─── Given records ───

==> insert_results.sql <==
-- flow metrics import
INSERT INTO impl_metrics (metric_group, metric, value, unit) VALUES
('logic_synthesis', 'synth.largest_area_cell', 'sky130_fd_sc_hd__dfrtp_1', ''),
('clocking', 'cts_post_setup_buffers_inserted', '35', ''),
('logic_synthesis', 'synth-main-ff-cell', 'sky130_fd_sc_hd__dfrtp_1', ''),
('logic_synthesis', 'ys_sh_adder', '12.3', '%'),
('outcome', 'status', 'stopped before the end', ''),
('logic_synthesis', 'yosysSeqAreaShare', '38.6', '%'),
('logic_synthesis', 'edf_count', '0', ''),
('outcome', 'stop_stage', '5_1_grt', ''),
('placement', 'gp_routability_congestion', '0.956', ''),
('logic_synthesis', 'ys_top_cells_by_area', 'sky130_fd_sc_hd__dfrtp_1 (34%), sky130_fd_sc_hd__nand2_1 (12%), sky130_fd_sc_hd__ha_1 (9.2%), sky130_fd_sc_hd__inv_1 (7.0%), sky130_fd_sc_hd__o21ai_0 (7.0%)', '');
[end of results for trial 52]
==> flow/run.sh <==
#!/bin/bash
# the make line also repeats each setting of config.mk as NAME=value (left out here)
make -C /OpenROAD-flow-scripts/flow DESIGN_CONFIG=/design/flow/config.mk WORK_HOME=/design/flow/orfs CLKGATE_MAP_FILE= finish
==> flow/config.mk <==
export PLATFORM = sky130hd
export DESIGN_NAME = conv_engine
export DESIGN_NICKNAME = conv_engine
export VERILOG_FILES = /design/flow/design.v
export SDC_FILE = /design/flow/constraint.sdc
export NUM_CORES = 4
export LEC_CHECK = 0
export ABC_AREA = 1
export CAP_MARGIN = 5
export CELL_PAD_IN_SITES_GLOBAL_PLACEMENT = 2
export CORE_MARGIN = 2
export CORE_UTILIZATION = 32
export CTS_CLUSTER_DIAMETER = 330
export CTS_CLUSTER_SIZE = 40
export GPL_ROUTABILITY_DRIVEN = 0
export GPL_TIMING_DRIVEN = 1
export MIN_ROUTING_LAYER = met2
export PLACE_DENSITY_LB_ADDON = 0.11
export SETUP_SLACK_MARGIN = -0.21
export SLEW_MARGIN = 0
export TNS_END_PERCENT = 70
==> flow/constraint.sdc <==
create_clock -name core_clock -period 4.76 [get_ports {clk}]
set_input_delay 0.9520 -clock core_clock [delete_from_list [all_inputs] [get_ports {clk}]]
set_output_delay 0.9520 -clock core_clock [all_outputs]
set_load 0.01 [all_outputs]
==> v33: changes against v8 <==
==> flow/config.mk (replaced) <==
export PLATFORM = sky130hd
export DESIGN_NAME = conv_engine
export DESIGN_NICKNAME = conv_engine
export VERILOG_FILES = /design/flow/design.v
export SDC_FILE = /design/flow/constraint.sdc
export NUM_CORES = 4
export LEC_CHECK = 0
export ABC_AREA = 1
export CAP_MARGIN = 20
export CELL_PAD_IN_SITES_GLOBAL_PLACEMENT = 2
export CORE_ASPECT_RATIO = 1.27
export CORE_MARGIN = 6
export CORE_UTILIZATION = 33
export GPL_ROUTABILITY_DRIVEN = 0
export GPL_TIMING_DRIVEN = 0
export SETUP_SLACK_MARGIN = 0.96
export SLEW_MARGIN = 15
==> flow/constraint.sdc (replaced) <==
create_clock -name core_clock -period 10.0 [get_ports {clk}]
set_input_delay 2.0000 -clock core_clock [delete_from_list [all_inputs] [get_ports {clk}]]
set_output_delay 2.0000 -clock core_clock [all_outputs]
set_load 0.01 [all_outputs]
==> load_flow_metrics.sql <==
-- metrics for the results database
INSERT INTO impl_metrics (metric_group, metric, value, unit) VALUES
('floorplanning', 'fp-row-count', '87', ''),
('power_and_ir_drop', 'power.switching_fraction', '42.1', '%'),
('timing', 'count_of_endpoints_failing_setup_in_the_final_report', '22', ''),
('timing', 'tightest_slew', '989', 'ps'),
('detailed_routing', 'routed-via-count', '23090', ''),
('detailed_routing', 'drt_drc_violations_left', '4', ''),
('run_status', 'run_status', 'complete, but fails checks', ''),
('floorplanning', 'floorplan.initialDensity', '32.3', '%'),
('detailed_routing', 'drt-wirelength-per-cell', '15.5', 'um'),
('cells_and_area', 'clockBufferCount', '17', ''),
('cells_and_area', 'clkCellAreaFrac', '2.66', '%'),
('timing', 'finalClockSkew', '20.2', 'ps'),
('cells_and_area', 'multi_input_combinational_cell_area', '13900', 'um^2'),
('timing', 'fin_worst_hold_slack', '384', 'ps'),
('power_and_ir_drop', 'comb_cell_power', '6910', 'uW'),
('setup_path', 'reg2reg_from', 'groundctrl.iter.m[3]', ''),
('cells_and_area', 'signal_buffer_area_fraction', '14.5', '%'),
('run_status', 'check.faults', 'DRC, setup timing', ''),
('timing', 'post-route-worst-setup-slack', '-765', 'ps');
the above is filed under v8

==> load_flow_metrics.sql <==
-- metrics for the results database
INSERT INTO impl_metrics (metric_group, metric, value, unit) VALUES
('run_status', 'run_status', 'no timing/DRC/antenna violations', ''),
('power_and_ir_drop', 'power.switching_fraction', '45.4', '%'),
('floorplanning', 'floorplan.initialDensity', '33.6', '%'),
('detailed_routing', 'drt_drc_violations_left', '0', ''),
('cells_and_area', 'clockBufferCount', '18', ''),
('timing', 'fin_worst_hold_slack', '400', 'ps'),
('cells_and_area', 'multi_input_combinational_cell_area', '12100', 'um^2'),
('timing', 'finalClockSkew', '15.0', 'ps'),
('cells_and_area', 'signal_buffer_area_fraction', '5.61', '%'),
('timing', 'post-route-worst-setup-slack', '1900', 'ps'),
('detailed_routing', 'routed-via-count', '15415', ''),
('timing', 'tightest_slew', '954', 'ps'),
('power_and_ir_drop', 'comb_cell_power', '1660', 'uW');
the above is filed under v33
==> job 205: inputs <==
## NTT_8point
module NTT_8point(clock, rst, in_valid, in_ready, x_in, out_valid, y_out);
input clock;
input rst;
input in_valid;
output in_ready;
input [95:0] x_in;
output out_valid;
output [95:0] y_out;
wire [4:0] i, j, N, t, tprev;
wire load, start1, start2, start3, rd_en, wr_en;
wire idx_ack, tw_ack, buf_ack;
wire [4:0] jmod_out, index1, index2;
wire [11:0] u_inp, v_inp, TW_out, x1_out, x2_out;
wire [95:0] mem_flat;
NTT_Controller CON1(clock, rst, in_valid, in_ready, out_valid, load,
                    i, j, N, t, tprev, start1, idx_ack, start2, tw_ack,
                    start3, buf_ack, rd_en, wr_en);
jmod JMOD1(clock, rst, start1, j, t, jmod_out, idx_ack);
index_GEN BUFINDEX1(j, t, i, jmod_out, tprev, index1, index2);
dualPortMemory MEM1(clock, load, x_in, rd_en, wr_en, index1[2:0], index2[2:0],
                    x1_out, x2_out, u_inp, v_inp, mem_flat);
TW_gen TWIDDLE1(clock, rst, start2, j, i, N, tw_ack, TW_out);
BUFunit BUF1(clock, rst, start3, u_inp, v_inp, TW_out, x1_out, x2_out, buf_ack);
assign y_out[12*0 +: 12] = mem_flat[12*0 +: 12];
assign y_out[12*1 +: 12] = mem_flat[12*4 +: 12];
assign y_out[12*2 +: 12] = mem_flat[12*2 +: 12];
assign y_out[12*3 +: 12] = mem_flat[12*6 +: 12];
assign y_out[12*4 +: 12] = mem_flat[12*1 +: 12];
assign y_out[12*5 +: 12] = mem_flat[12*5 +: 12];
assign y_out[12*6 +: 12] = mem_flat[12*3 +: 12];
assign y_out[12*7 +: 12] = mem_flat[12*7 +: 12];
endmodule
clock: 6.96 ns
lec_check: 0
abc_area: 0
cap_margin: 40
core_margin: 2
core_utilization: 66
cts_cluster_diameter: 42
cts_cluster_size: 90
hold_slack_margin: -0.1
setup_slack_margin: 0.04
slew_margin: 35
tns_end_percent: 90
run.sh (not shown) runs the stock make flow with config.mk's settings and CLKGATE_MAP_FILE=.
==> job 985 (differences from job 205) <==
==> flow/config.mk (replaced) <==
export PLATFORM = sky130hd
export DESIGN_NAME = NTT_8point
export DESIGN_NICKNAME = NTT_8point
export VERILOG_FILES = /design/flow/design.v
export SDC_FILE = /design/flow/constraint.sdc
export NUM_CORES = 4
export LEC_CHECK = 0
export CAP_MARGIN = 20
export CELL_PAD_IN_SITES_DETAIL_PLACEMENT = 1
export CELL_PAD_IN_SITES_GLOBAL_PLACEMENT = 3
export CORE_ASPECT_RATIO = 1.51
export CORE_MARGIN = 7
export CORE_UTILIZATION = 17
export CTS_CLUSTER_DIAMETER = 31
export CTS_CLUSTER_SIZE = 100
export GPL_TIMING_DRIVEN = 0
export HOLD_SLACK_MARGIN = -0.01
export MAX_ROUTING_LAYER = met4
export MIN_ROUTING_LAYER = met2
export SETUP_SLACK_MARGIN = 1.86
export SLEW_MARGIN = 20
export TNS_END_PERCENT = 50
==> flow/constraint.sdc (replaced) <==
create_clock -name core_clock -period 21.0 [get_ports {clock}]
set_input_delay 4.2000 -clock core_clock [delete_from_list [all_inputs] [get_ports {clock}]]
set_output_delay 4.2000 -clock core_clock [all_outputs]
set_load 0.01 [all_outputs]
==> reports/results.ini <==
[drt]
wl_microns=158000

[place]
dpl-instance-area_sq_um=43800

[global_routing]
grt_pass1_vias=49747

[timing]
grt_setup_unrepaired=false

[die]
std_cell_rows=212

[run_status]
status=finished clean

# the run above: job 985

───

__Work required__:
Everything above from the line containing "-- flow metrics import" through the line containing "#!/bin/bash" must be copied exactly. Nothing outside that range belongs in the answer.

__Task solution__:
-- flow metrics import
INSERT INTO impl_metrics (metric_group, metric, value, unit) VALUES
('logic_synthesis', 'synth.largest_area_cell', 'sky130_fd_sc_hd__dfrtp_1', ''),
('clocking', 'cts_post_setup_buffers_inserted', '35', ''),
('logic_synthesis', 'synth-main-ff-cell', 'sky130_fd_sc_hd__dfrtp_1', ''),
('logic_synthesis', 'ys_sh_adder', '12.3', '%'),
('outcome', 'status', 'stopped before the end', ''),
('logic_synthesis', 'yosysSeqAreaShare', '38.6', '%'),
('logic_synthesis', 'edf_count', '0', ''),
('outcome', 'stop_stage', '5_1_grt', ''),
('placement', 'gp_routability_congestion', '0.956', ''),
('logic_synthesis', 'ys_top_cells_by_area', 'sky130_fd_sc_hd__dfrtp_1 (34%), sky130_fd_sc_hd__nand2_1 (12%), sky130_fd_sc_hd__ha_1 (9.2%), sky130_fd_sc_hd__inv_1 (7.0%), sky130_fd_sc_hd__o21ai_0 (7.0%)', '');
[end of results for trial 52]
==> flow/run.sh <==
#!/bin/bash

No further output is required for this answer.